Individualized or precision medicine uses individual patient characteristics to guide and tailor medical treatment. Applying a lung-protective ventilation strategy, which is adjusted to the individual physiology and based on constant adjustment of ventilator settings to meet changing patient needs, may reduce the potential risks of VILI better than conventional therapy.
Delegates that attend this training will learn:
- Selection of the right parameter to monitor and correct interpretation of data available is crucial for a safe clinical approach to the patient who requires mechanical ventilation. An evaluation of respiratory mechanics at the bedside allows clinicians to individualize the best available treatment to the patient’s unique lung mechanics.

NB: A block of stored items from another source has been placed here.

== wip/tundra ==
Design mm_gcd, start of the top module:
module mm_gcd (
    clock,
    reset,
    a,
    b,
    c,
    start,
    finished
);
Settings: LEC_CHECK=0, ABC_AREA=1, CAP_MARGIN=0, CORE_ASPECT_RATIO=0.94, CORE_MARGIN=2, CORE_UTILIZATION=69, CTS_CLUSTER_DIAMETER=169, CTS_CLUSTER_SIZE=79, GPL_TIMING_DRIVEN=1, MAX_ROUTING_LAYER=met4, MIN_ROUTING_LAYER=met1, PLACE_DENSITY=0.61, SLEW_MARGIN=20, TNS_END_PERCENT=40; clock period 2.41 ns.
run.sh (not shown) runs the stock make flow with config.mk's settings and CLKGATE_MAP_FILE=.
The flow completed for wip/tundra, but it is not clean: the layout still shows negative setup slack.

- Individualized approach includes scaling VT according to the size of the aerated portion of the lung (the “baby” lung) rather than predicted “healthy” lung size, may improve lung protection. A possible way to tailor tidal volume is to use the compliance of the respiratory system (CRS). Driving pressure (ΔP), as the ratio between tidal volume and static compliance, essentially estimates the mechanical distortion provided to the baby lung.
- Recruitment strategy (recruitment manoeuvre and high level of PEEP), may improve outcome only when applied in patients with a good potential for recruitability. Assessment of patient’s individual therapeutic response helps identifying patients who are likely to benefit from the recruitment manoeuvre and higher PEEP. The P/V Tool Pro represents a simple bedside tool for assessing lung recruitability and carrying out recruitment manoeuvres.
- Transpulmonary pressure (PL), calculated as the difference between the airway pressure (Paw) and the oesophageal pressure (Peso), separates the pressure delivered to the lung from the one acting on chest wall and abdomen. As PL better indicates the risk of stress applied to the lung, it can represent the safest way to titrate mechanical ventilation and recruitment manoeuvre applied.